Daviesia costata is a species of flowering plant in the family Fabaceae and is endemic to the south-west of Western Australia. It is a straggling, multi-stemmed shrub with scattered, erect, linear phyllodes, and yellow and dark red flowers.

==Description==
Daviesia costata is a straggling, multi-stemmed, glabrous shrub that typically grows up to 0.7 m high and 1.3 m wide. Its leaves are reduced to scattered, erect, linear phyllodes 1–300 mm long and 0.5–10 mm wide, with a prominent mid-rib. The flowers are arranged mostly in groups of three to eight in upper leaf axils on a peduncle 20–70 mm long, each flower on a pedicel 3–11 mm long with sticky bracts about 1.5 mm long at the base. The sepals are 3.5–5.0 mm long and joined at the base with five purple-tinged lobes. The standard is yellow with a dark red base, egg-shaped, deeply notched, about 6 mm long and 10 mm wide. The wings and keel are dark red and about 5 mm long. Flowering mainly occurs in September and October and the fruit is a flattened, triangular pod 10–15 mm long.

==Taxonomy==
Davieia costata was first formally described in 1920 by Edwin Cheel in the Journal and Proceedings of the Royal Society of Western Australia based on specimens collected by Max Koch "at Queenswood, on the Preston Valley Railway". The specific epithet (costata) mean "ribbed", referring to the stems.

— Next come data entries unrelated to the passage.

What follows belongs to an exercise in optimizing a design on an open flow for small area and a short achievable clock period; a production flow would make more cautious choices. The RTL was checked by simulation tests, not by an equivalence proof against the original design. Power is estimated from default activity; no workload was simulated.

## design/flow/flow/run.sh

```bash
#!/bin/bash
# The standard flow, with plain buffers (not delay cells) on the ports, the
# resizer free to swap cell footprints, and a clock tree of smaller buffers
# without dummy loads. synthesis runs unchanged first.
set -euo pipefail
bash standard.sh synth > flow_synth.log 2>&1
bash standard.sh MATCH_CELL_FOOTPRINT=0 \
  "BUFFER_PORTS_ARGS=-buffer_cell sky130_fd_sc_hd__buf_2" \
  "CTS_ARGS=-sink_clustering_enable -repair_clock_nets -dont_use_dummy_load -buf_list sky130_fd_sc_hd__clkbuf_8" \
  finish > flow_layout.log 2>&1
```

## design/flow/standard.sh

```bash
#!/bin/bash
# synth_recipe.tcl (not shown) runs the flow's synth.tcl, then flattens the netlist and writes it again
# the make line also repeats each setting of config.mk as NAME=value (left out here)
make -C /OpenROAD-flow-scripts/flow DESIGN_CONFIG=/design/flow/config.mk WORK_HOME=/design/flow/orfs CLKGATE_MAP_FILE= SYNTH_SCRIPT=/design/flow/synth_recipe.tcl "${@:-finish}"
```

## design/flow/config.mk

```make
export PLATFORM = sky130hd
export DESIGN_NAME = datapath_top
export DESIGN_NICKNAME = datapath_top
export VERILOG_FILES = /design/flow/design.v
export SDC_FILE = /design/flow/constraint.sdc
export NUM_CORES = 4
export LEC_CHECK = 0
export CAP_MARGIN = 20
export CORE_MARGIN = 2
export CORE_UTILIZATION = 40
export SETUP_SLACK_MARGIN = 4.5
export SLEW_MARGIN = 20
export SYNTH_HIERARCHICAL = 1
```

## design/flow/constraint.sdc

```tcl
create_clock -name core_clock -period 7.5 [get_ports {clk}]
set_input_delay 1.5000 -clock core_clock [delete_from_list [all_inputs] [get_ports {clk}]]
set_output_delay 1.5000 -clock core_clock [all_outputs]
set_load 0.01 [all_outputs]
```

## design/flow/design.v

```verilog
package mips_pkg;
	localparam int word_width = 32;
	localparam int reg_addr_width = 5;
	typedef logic [word_width-1:0] word_t;
	typedef logic [reg_addr_width-1:0] reg_addr_t;
	localparam logic [5:0] op_rtype = 6'b000000;
	localparam logic [5:0] op_lw    = 6'b100011;
	localparam logic [5:0] op_sw    = 6'b101011;
	localparam logic [5:0] op_beq   = 6'b000100;
	localparam logic [5:0] fn_add = 6'b100000;
	localparam logic [5:0] fn_sub = 6'b100010;
	localparam logic [5:0] fn_and = 6'b100100;
	localparam logic [5:0] fn_or  = 6'b100101;
	localparam logic [5:0] fn_slt = 6'b101010;
	typedef struct packed {
		logic alu_src;    
		logic alu_sub;    
		logic alu_and;
		logic alu_or;
		logic alu_slt;
		logic mem_read;
		logic mem_write;
		logic branch;
	} ctrl_t;
endpackage
`timescale 1ns/1ps
module rf_read8 (
	input  logic [7:0] d,
	input  logic [7:0] s,
	output logic       y
);
	assign y = |(d & s);
endmodule
module rf_read7 (
	input  logic [6:0] d,
	input  logic [6:0] s,
	output logic       y
);
	assign y = |(d & s);
endmodule
module register_file (
	input  logic                clk,
	input  logic                reset_n,
	input  logic [31:1]         rs_sel,
	input  logic [31:1]         rt_sel,
	output logic [31:0][3:0]    rs_part,
	output logic [31:0][3:0]    rt_part,
	input  mips_pkg::reg_addr_t wb_addr,    
	input  mips_pkg::word_t     wb_data,
	output logic [31:1]         valid
);
	logic [31:1][31:0] regs;
	always_ff @(posedge clk) begin
		for (int i = 1; i < 32; i++) begin
			if (wb_addr == i[4:0]) begin
				regs[i] <= wb_data;
			end
		end
	end
	always_ff @(posedge clk) begin
		if (!reset_n) begin
			valid <= '0;
		end else begin
			for (int i = 1; i < 32; i++) begin
				if (wb_addr == i[4:0]) begin
					valid[i] <= 1'b1;
				end
			end
		end
	end
	for (genvar b = 0; b < 32; b++) begin : g_bit
		logic [31:1] col;
		for (genvar i = 1; i < 32; i++) begin : g_col
			assign col[i] = regs[i][b];
		end
		for (genvar q = 0; q < 3; q++) begin : g_part
			rf_read8 u_rs (
				.d (col[8 * q + 8 : 8 * q + 1]),
				.s (rs_sel[8 * q + 8 : 8 * q + 1]),
				.y (rs_part[b][q])
			);
			rf_read8 u_rt (
				.d (col[8 * q + 8 : 8 * q + 1]),
				.s (rt_sel[8 * q + 8 : 8 * q + 1]),
				.y (rt_part[b][q])
			);
		end
		rf_read7 u_rs7 (
			.d (col[31:25]),
			.s (rs_sel[31:25]),
			.y (rs_part[b][3])
		);
		rf_read7 u_rt7 (
			.d (col[31:25]),
			.s (rt_sel[31:25]),
			.y (rt_part[b][3])
		);
	end
endmodule
`timescale 1ns/1ps
module rd_merge (
	input  logic [3:0] part,
	input  logic       wb,
	input  logic       use_rf,     
	input  logic       use_wb,     
	output logic       val
);
	assign val = (use_rf & (|part)) | (use_wb & wb);
endmodule
module decode_stage (
	input  logic                clk,
	input  logic                reset_n,
	input  mips_pkg::word_t     instr,
	input  mips_pkg::word_t     pc_plus4,
	output logic [31:1]         rs_sel,
	output logic [31:1]         rt_sel,
	input  logic [31:0][3:0]    rs_part,
	input  logic [31:0][3:0]    rt_part,
	input  logic [31:1]         rf_valid,
	input  mips_pkg::reg_addr_t ex_wb_addr,
	input  mips_pkg::word_t     wb_data,
	output mips_pkg::ctrl_t     id_ctrl,
	output mips_pkg::word_t     id_rs_val,
	output mips_pkg::word_t     id_rt_val,
	output logic [1:0]          id_rs_byp,    
	output logic [1:0]          id_rt_byp,
	output mips_pkg::reg_addr_t id_wb_addr,
	output logic [15:0]         id_imm,
	output mips_pkg::word_t     id_pc,
	output logic                id_rst    
);
	logic [5:0] opcode;
	logic [5:0] funct;
	logic fn_ok;
	logic is_r, is_lw, is_sw, is_beq;
	mips_pkg::ctrl_t ctrl;
	mips_pkg::reg_addr_t wb_addr;
	mips_pkg::reg_addr_t rs;
	mips_pkg::reg_addr_t rt;
	logic byp1_rs, byp1_rt, byp2_rs, byp2_rt;
	mips_pkg::word_t rs_val, rt_val;
	assign opcode = instr[31:26];
	assign funct = instr[5:0];
	assign rs = instr[25:21];
	assign rt = instr[20:16];
	assign fn_ok = (funct == mips_pkg::fn_add) || (funct == mips_pkg::fn_sub) ||
		(funct == mips_pkg::fn_and) || (funct == mips_pkg::fn_or) ||
		(funct == mips_pkg::fn_slt);
	assign is_r = (opcode == mips_pkg::op_rtype) && fn_ok;
	assign is_lw = (opcode == mips_pkg::op_lw);
	assign is_sw = (opcode == mips_pkg::op_sw);
	assign is_beq = (opcode == mips_pkg::op_beq);
	always_comb begin
		ctrl = '0;
		ctrl.alu_src = is_lw | is_sw;
		ctrl.alu_sub = is_beq | (is_r & ((funct == mips_pkg::fn_sub) || (funct == mips_pkg::fn_slt)));
		ctrl.alu_and = is_r & (funct == mips_pkg::fn_and);
		ctrl.alu_or = is_r & (funct == mips_pkg::fn_or);
		ctrl.alu_slt = is_r & (funct == mips_pkg::fn_slt);
		ctrl.mem_read = is_lw;
		ctrl.mem_write = is_sw;
		ctrl.branch = is_beq;
	end
	assign wb_addr = is_r ? instr[15:11] : (is_lw ? rt : 5'd0);
	assign byp1_rs = (id_wb_addr != 5'd0) && (id_wb_addr == rs);
	assign byp1_rt = (id_wb_addr != 5'd0) && (id_wb_addr == rt);
	assign byp2_rs = !byp1_rs && (ex_wb_addr != 5'd0) && (ex_wb_addr == rs);
	assign byp2_rt = !byp1_rt && (ex_wb_addr != 5'd0) && (ex_wb_addr == rt);
	always_comb begin
		for (int i = 1; i < 32; i++) begin
			rs_sel[i] = rf_valid[i] && (rs == i[4:0]);
			rt_sel[i] = rf_valid[i] && (rt == i[4:0]);
		end
	end
	for (genvar b = 0; b < 32; b++) begin : g_val
		rd_merge u_rs (
			.part   (rs_part[b]),
			.wb     (wb_data[b]),
			.use_rf (!byp1_rs && !byp2_rs),
			.use_wb (byp2_rs),
			.val    (rs_val[b])
		);
		rd_merge u_rt (
			.part   (rt_part[b]),
			.wb     (wb_data[b]),
			.use_rf (!byp1_rt && !byp2_rt),
			.use_wb (byp2_rt),
			.val    (rt_val[b])
		);
	end
	always_ff @(posedge clk) begin
		id_rst <= !reset_n;
		id_rs_val <= rs_val;
		id_rt_val <= rt_val;
		id_imm <= instr[15:0];
		id_pc <= pc_plus4;
	end
	always_ff @(posedge clk) begin
		if (!reset_n) begin
			id_ctrl <= '0;
			id_rs_byp <= '0;
			id_rt_byp <= '0;
			id_wb_addr <= '0;
		end else begin
			id_ctrl <= ctrl;
			id_rs_byp <= {byp1_rs & id_ctrl.mem_read, byp1_rs & !id_ctrl.mem_read};
			id_rt_byp <= {byp1_rt & id_ctrl.mem_read, byp1_rt & !id_ctrl.mem_read};
			id_wb_addr <= wb_addr;
		end
	end
endmodule
`timescale 1ns/1ps
module id_ex_out (
	input  logic        clk,
	input  logic [32:0] d,
	output logic [32:0] q
);
	always_ff @(posedge clk) begin
		q <= d;
	end
endmodule
module id_ex (
	input  logic                clk,
	input  logic                reset_n,
	input  logic                id_rst,    
	input  mips_pkg::word_t     result_d,
	input  mips_pkg::word_t     rt_val_d,
	input  mips_pkg::word_t     target_d,
	input  logic                mem_read_d,
	input  logic                mem_write_d,
	input  logic                taken_d,
	input  mips_pkg::reg_addr_t wb_addr_d,
	output mips_pkg::word_t     result_q,
	output mips_pkg::word_t     rt_val_q,
	output mips_pkg::word_t     target_q,
	output logic                mem_read_q,
	output logic                mem_write_q,
	output logic                taken_q,
	output mips_pkg::reg_addr_t wb_addr_q
);
	always_ff @(posedge clk) begin
		result_q <= result_d;
		taken_q <= taken_d;
	end
	always_ff @(posedge clk) begin
		if (!reset_n || id_rst) begin
			target_q <= '0;
		end else begin
			target_q <= target_d;
		end
	end
	always_ff @(posedge clk) begin
		if (!reset_n) begin
			rt_val_q <= '0;
			mem_read_q <= 1'b0;
			mem_write_q <= 1'b0;
			wb_addr_q <= '0;
		end else begin
			rt_val_q <= rt_val_d;
			mem_read_q <= mem_read_d;
			mem_write_q <= mem_write_d;
			wb_addr_q <= wb_addr_d;
		end
	end
endmodule
`timescale 1ns/1ps
module gate_nand2 (
	input  logic a,
	input  logic b,
	output logic y
);
	assign y = ~(a & b);
endmodule
module gate_xnor2 (
	input  logic a,
	input  logic b,
	output logic y
);
	assign y = ~(a ^ b);
endmodule
module alu_bit_in (
	input  logic       rs_val,
	input  logic       rt_val,
	input  logic       ex_res,
	input  logic       ld,
	input  logic       a_byp_ex,
	input  logic       a_byp_ld,
	input  logic       a_byp_no,     
	input  logic       rt_ok,        
	input  logic       rt_byp_ex,
	input  logic       rt_byp_ld,
	input  logic       b_byp_ex,     
	input  logic       b_byp_ld,
	input  logic       imm,
	input  logic       alu_src,
	input  logic       sub,
	output logic       ax,
	output logic       rt,
	output logic       gn,
	output logic       pn,
	output logic       ps
);
	logic bb;
	assign ax = (a_byp_no & (rs_val ^ sub)) | (a_byp_ex & (ex_res ^ sub)) | (a_byp_ld & (ld ^ sub));
	assign rt = (rt_ok & rt_val) | (rt_byp_ex & ex_res) | (rt_byp_ld & ld);
	assign bb = (alu_src ? imm : (rt_ok & rt_val)) | (b_byp_ex & ex_res) | (b_byp_ld & ld);
	gate_nand2 u_g (.a (ax), .b (bb), .y (gn));
	gate_xnor2 u_p (.a (ax), .b (bb), .y (pn));
	assign ps = ~pn ^ sub;
endmodule
module ks_aoi (
	input  logic gi,
	input  logic pi,
	input  logic gj,
	input  logic pj,
	output logic gn,
	output logic pn
);
	assign gn = ~(gi | (pi & gj));
	assign pn = ~(pi & pj);
endmodule
module ks_oai (
	input  logic gin,
	input  logic pin,
	input  logic gjn,
	input  logic pjn,
	output logic g,
	output logic p
);
	assign g = ~(gin & (pin | gjn));
	assign p = ~(pin | pjn);
endmodule
module ks_inv2 (
	input  logic g,
	input  logic p,
	output logic gn,
	output logic pn
);
	assign gn = ~g;
	assign pn = ~p;
endmodule
module alu_bit_out (
	input  logic ps,
	input  logic c,
	input  logic gn,
	input  logic pn,
	input  logic sel_sum,
	input  logic sel_and,
	input  logic sel_or,
	output logic result
);
	assign result = (sel_sum & (ps ^ c)) | (sel_and & ~gn) | (sel_or & ~(gn & pn));
endmodule
module alu_bit0_out (
	input  logic ps,
	input  logic gn,
	input  logic pn,
	input  logic pn31,
	input  logic c31,
	input  logic ax31,
	input  logic sel_sum,
	input  logic sel_and,
	input  logic sel_or,
	input  logic sel_slt,
	output logic result
);
	assign result = (sel_sum & ps) | (sel_and & ~gn) | (sel_or & ~(gn & pn)) |
		(sel_slt & (pn31 ? ~ax31 : c31));
endmodule
module execute_stage (
	input  logic                 reset_n,
	input  logic                 id_rst,
	input  mips_pkg::ctrl_t      ctrl,
	input  mips_pkg::word_t      rs_val,
	input  mips_pkg::word_t      rt_val_pre,
	input  mips_pkg::word_t      ex_result,
	input  mips_pkg::word_t      load_data,
	input  logic [1:0]           rs_byp,     
	input  logic [1:0]           rt_byp,
	input  logic [15:0]          imm,
	input  mips_pkg::word_t      pc,
	output mips_pkg::word_t      result,
	output mips_pkg::word_t      rt_val,
	output logic                 branch_taken,
	output mips_pkg::word_t      branch_target
);
	mips_pkg::word_t ext;
	mips_pkg::word_t ax;
	mips_pkg::word_t gn;
	mips_pkg::word_t pn;
	mips_pkg::word_t ps;
	logic [31:1] c;
	logic sel_sum, sel_and, sel_or, sel_slt;
	logic a_byp_no, b_byp_ex, b_byp_ld;
	assign ext = {{16{imm[15]}}, imm};
	assign a_byp_no = ~rs_byp[0] & ~rs_byp[1] & ~id_rst;
	assign b_byp_ex = rt_byp[0] & ~ctrl.alu_src;
	assign b_byp_ld = rt_byp[1] & ~ctrl.alu_src;
	for (genvar i = 0; i < 32; i++) begin : g_in
		alu_bit_in u_in (
			.rs_val    (rs_val[i]),
			.rt_val    (rt_val_pre[i]),
			.ex_res    (ex_result[i]),
			.ld        (load_data[i]),
			.a_byp_ex  (rs_byp[0]),
			.a_byp_ld  (rs_byp[1]),
			.a_byp_no  (a_byp_no),
			.rt_ok     (~id_rst),
			.rt_byp_ex (rt_byp[0]),
			.rt_byp_ld (rt_byp[1]),
			.b_byp_ex  (b_byp_ex),
			.b_byp_ld  (b_byp_ld),
			.imm       (ext[i]),
			.alu_src   (ctrl.alu_src),
			.sub       (ctrl.alu_sub),
			.ax        (ax[i]),
			.rt        (rt_val[i]),
			.gn        (gn[i]),
			.pn        (pn[i]),
			.ps        (ps[i])
		);
	end
	logic [30:0] lg [0:5];
	logic [30:0] lp [0:5];
	assign lg[0] = gn[30:0];
	assign lp[0] = pn[30:0];
	for (genvar l = 0; l < 5; l++) begin : g_lvl
		for (genvar k = 0; k < 31; k++) begin : g_pos
			if (k >= (1 << l)) begin : g_comb
				if ((l % 2) == 1) begin : g_aoi
					ks_aoi u_c (
						.gi (lg[l][k]),
						.pi (lp[l][k]),
						.gj (lg[l][k - (1 << l)]),
						.pj (lp[l][k - (1 << l)]),
						.gn (lg[l + 1][k]),
						.pn (lp[l + 1][k])
					);
				end else begin : g_oai
					ks_oai u_c (
						.gin (lg[l][k]),
						.pin (lp[l][k]),
						.gjn (lg[l][k - (1 << l)]),
						.pjn (lp[l][k - (1 << l)]),
						.g   (lg[l + 1][k]),
						.p   (lp[l + 1][k])
					);
				end
			end else begin : g_pass
				ks_inv2 u_c (
					.g  (lg[l][k]),
					.p  (lp[l][k]),
					.gn (lg[l + 1][k]),
					.pn (lp[l + 1][k])
				);
			end
		end
	end
	assign c = lg[5];
	assign sel_sum = reset_n & ~ctrl.alu_and & ~ctrl.alu_or & ~ctrl.alu_slt;
	assign sel_and = reset_n & ctrl.alu_and;
	assign sel_or = reset_n & ctrl.alu_or;
	assign sel_slt = reset_n & ctrl.alu_slt;
	alu_bit0_out u_out0 (
		.ps      (ps[0]),
		.gn      (gn[0]),
		.pn      (pn[0]),
		.pn31    (pn[31]),
		.c31     (c[31]),
		.ax31    (ax[31]),
		.sel_sum (sel_sum),
		.sel_and (sel_and),
		.sel_or  (sel_or),
		.sel_slt (sel_slt),
		.result  (result[0])
	);
	for (genvar i = 1; i < 32; i++) begin : g_out
		alu_bit_out u_out (
			.ps      (ps[i]),
			.c       (c[i]),
			.gn      (gn[i]),
			.pn      (pn[i]),
			.sel_sum (sel_sum),
			.sel_and (sel_and),
			.sel_or  (sel_or),
			.result  (result[i])
		);
	end
	assign branch_taken = reset_n & ctrl.branch & lp[5][30] & ~pn[31];
	assign branch_target = pc + {ext[29:0], 2'b00};
endmodule
`timescale 1ns/1ps
module datapath_top (
	input  logic            clk,
	input  logic            reset_n,
	input  mips_pkg::word_t instr,
	input  mips_pkg::word_t pc_plus4,
	input  mips_pkg::word_t load_data,
	output mips_pkg::word_t alu_result,
	output mips_pkg::word_t mem_addr,
	output mips_pkg::word_t mem_wdata,
	output logic            mem_read,
	output logic            mem_write,
	output logic            branch_taken,
	output mips_pkg::word_t branch_target
);
	mips_pkg::ctrl_t id_ctrl;
	logic [31:1] rs_sel;
	logic [31:1] rt_sel;
	mips_pkg::word_t id_rs_val;
	mips_pkg::word_t id_rt_val;
	logic [1:0] id_rs_byp;
	logic [1:0] id_rt_byp;
	mips_pkg::reg_addr_t id_wb_addr;
	logic [15:0] id_imm;
	mips_pkg::word_t id_pc;
	logic id_rst;
	logic [31:1] rf_valid;
	mips_pkg::word_t wb_data;
	logic [31:0][3:0] rs_part;
	logic [31:0][3:0] rt_part;
	mips_pkg::word_t op_rt;
	mips_pkg::word_t result_d;
	mips_pkg::word_t target_d;
	logic taken_d;
	mips_pkg::word_t ex_result;
	logic ex_mem_read;
	logic mem_read_d_rst;
	mips_pkg::word_t result_out;
	mips_pkg::reg_addr_t ex_wb_addr;
	decode_stage u_decode_stage (
		.clk        (clk),
		.reset_n    (reset_n),
		.instr      (instr),
		.pc_plus4   (pc_plus4),
		.rs_sel     (rs_sel),
		.rt_sel     (rt_sel),
		.rs_part    (rs_part),
		.rt_part    (rt_part),
		.rf_valid   (rf_valid),
		.ex_wb_addr (ex_wb_addr),
		.wb_data    (wb_data),
		.id_ctrl    (id_ctrl),
		.id_rs_val  (id_rs_val),
		.id_rt_val  (id_rt_val),
		.id_rs_byp  (id_rs_byp),
		.id_rt_byp  (id_rt_byp),
		.id_wb_addr (id_wb_addr),
		.id_imm     (id_imm),
		.id_pc      (id_pc),
		.id_rst     (id_rst)
	);
	register_file u_register_file (
		.clk     (clk),
		.reset_n (reset_n),
		.rs_sel    (rs_sel),
		.rt_sel    (rt_sel),
		.rs_part   (rs_part),
		.rt_part   (rt_part),
		.wb_addr (ex_wb_addr),
		.wb_data (wb_data),
		.valid   (rf_valid)
	);
	assign wb_data = ex_mem_read ? load_data : ex_result;
	execute_stage u_execute_stage (
		.reset_n       (reset_n),
		.id_rst        (id_rst),
		.ctrl          (id_ctrl),
		.rs_val        (id_rs_val),
		.rt_val_pre    (id_rt_val),
		.ex_result     (ex_result),
		.load_data     (load_data),
		.rs_byp        (id_rs_byp),
		.rt_byp        (id_rt_byp),
		.rt_val        (op_rt),
		.imm           (id_imm),
		.pc            (id_pc),
		.result        (result_d),
		.branch_taken  (taken_d),
		.branch_target (target_d)
	);
	id_ex u_id_ex (
		.clk         (clk),
		.reset_n     (reset_n),
		.id_rst      (id_rst),
		.result_d    (result_d),
		.rt_val_d    (op_rt),
		.target_d    (target_d),
		.mem_read_d  (id_ctrl.mem_read),
		.mem_write_d (id_ctrl.mem_write),
		.taken_d     (taken_d),
		.wb_addr_d   (id_wb_addr),
		.result_q    (ex_result),
		.rt_val_q    (mem_wdata),
		.target_q    (branch_target),
		.mem_read_q  (ex_mem_read),
		.mem_write_q (mem_write),
		.taken_q     (branch_taken),
		.wb_addr_q   (ex_wb_addr)
	);
	assign mem_read_d_rst = reset_n & id_ctrl.mem_read;
	id_ex_out u_id_ex_out (
		.clk (clk),
		.d   ({mem_read_d_rst, result_d}),
		.q   ({mem_read, result_out})
	);
	assign alu_result = result_out;
	assign mem_addr = result_out;
endmodule
```

==> impl_metrics.json, run 1 <==
{
  "final.setup.tns_ps": 0,
  "criticalPathCategory": "input pin to register",
  "setup_violations": 0,
  "layout_commonest_cell": "edfxtp_1",
  "coreArea_um2": 140000,
  "grt_pass1_wl_um": 288000,
  "slew_headroom_pct": 26.1,
  "cts_tree": "built",
  "grt-ovfl-total": 0,
  "grt_max_degree": 66,
  "hold_path.class": "register to register",
  "worstReg2RegEnd": "u_id_ex_out.q[0]",
  "syn_area_um2": 56500,
  "dp_hpwl_um": 125000,
  "drtIter0Drc": 7811,
  "pwr_density_cell_nw_per_um2": 194,
  "grt_pass1_vias": 42100,
  "area_growth_pct": 18.7,
  "drc": 0,
  "syn_avg_cell_area_um2": 13.0,
  "drive_gt1_share_pct": 24.6,
  "final_cells": 6753,
  "crit_start": "instr[19]",
  "antenna_found_initial": 11,
  "fmax_ghz": 0.317,
  "hold_depth": 1,
  "cp-end-kind": "register",
  "pwr-share-clk_pct": 37.4,
  "rrSetupSlack_ps": 4360,
  "worst-slew-pin-transition_ps": 1110,
  "worstRegToRegCells": 15,
  "finalCriticalPeriod_ps": 3150,
  "required_ps": 8350,
  "ir_worst_vdd_mv": 0.148,
  "hold_buffers": 0,
  "fin_nets": 4993,
  "cts_buffer_depth": 3,
  "port-buffer-count": 228,
  "finalHoldViolations": 0,
  "power.share.switching_pct": 21.9,
  "groute.usage.overall_pct": 26.9,
  "num_rows": 137,
  "start_util_pct": 40.4,
  "synthCells": 4335,
  "arrival_ps": 4000,
  "slew_violations": 0,
  "wl_per_cell_um": 33.0,
  "dpl_cell_area_um2": 60800,
  "min_period_over_period_pct": 42.0,
  "maxCapViolCount": 0,
  "power.internal_mw": 10.1,
  "dp_cells": 6421,
  "die_h_um": 380,
  "worstPathMaxFanout": 16,
  "final_cell_area_um2": 67100,
  "gp_congestion": 0.910,
  "h-tree-depth": 4,
  "seq_power_share_pct": 59.1,
  "vias_per_cell": 6.71,
  "status": "timing/DRC/antenna clean",
  "syn_nets": 4463,
  "power.leakage_nw": 22.3,
  "vias": 45300,
  "clock-skew-final_ps": 123,
  "numCtsBuffers": 200,
  "r2r-start": "u_decode_stage.id_rs_byp[0]",
  "cp-start-kind": "input pin",
  "synth_warnings": 15,
  "final_antenna_net_count": 0,
  "num_io_pins": 229,
  "clkTransAtPathRegs_ps": 60,
  "p_comb_share_pct": 3.5,
  "final_cell_mix": "992 x edfxtp_1, 927 x a22oi_1, 299 x nand2_1",
  "cts.sinks": 1290,
  "clk_latency_ps": 980,
  "design.die.area_um2": 144000,
  "rsz0062_at_grt": "yes",
  "worstHoldStart": "u_decode_stage.id_ctrl[1]",
  "routed_wl_um": 223000,
  "switching_power_mw": 2.84,
  "whs_endpoint": "u_id_ex.mem_write_q",
  "dr.pass1.iters": 10,
  "die_x_um": 380,
  "root_buffer": "clkbuf_8"
}
==> how the worst max path moves through the flow <==
stage                                              end  slack [ps]  cells past startpoint
after detailed placement  u_decode_stage.id_rs_val[26]        3310                      8
after floorplan                    u_id_ex.result_q[0]        3950                     12
final                     u_decode_stage.id_rt_val[29]        4350                      8
after global placement    u_decode_stage.id_rt_val[11]        3350                      8
after CTS                             u_id_ex_out.q[0]        4470                     15
after global routing                  u_id_ex_out.q[0]        4320                     15
==> sequential cells by signal (all words and copies together) (netlist names), 8 cells and up <==
register / count
u_decode_stage.id_rt_val: 32
u_id_ex_out.q: 33
u_id_ex.result_q: 32
u_register_file.valid: 31
u_id_ex.target_q: 32
u_decode_stage.id_ctrl: 8
u_id_ex.rt_val_q: 32
u_decode_stage.id_pc: 32
u_decode_stage.id_imm: 16
u_register_file.regs: 992
u_decode_stage.id_rs_val: 32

==Distribution and habitat==
This daviesia usually grows in open forest on sandy soil on flat and sloping sites between Toodyay and the Blackwood River on the Darling Range to Corrigin and Katanning, in the Avon Wheatbelt, Jarrah Forest and Swan Coastal Plain biogeographic regions of south-western Western Australia.

==Conservation status==
Daviesia costata is listed as "not threatened" by the Department of Biodiversity, Conservation and Attractions.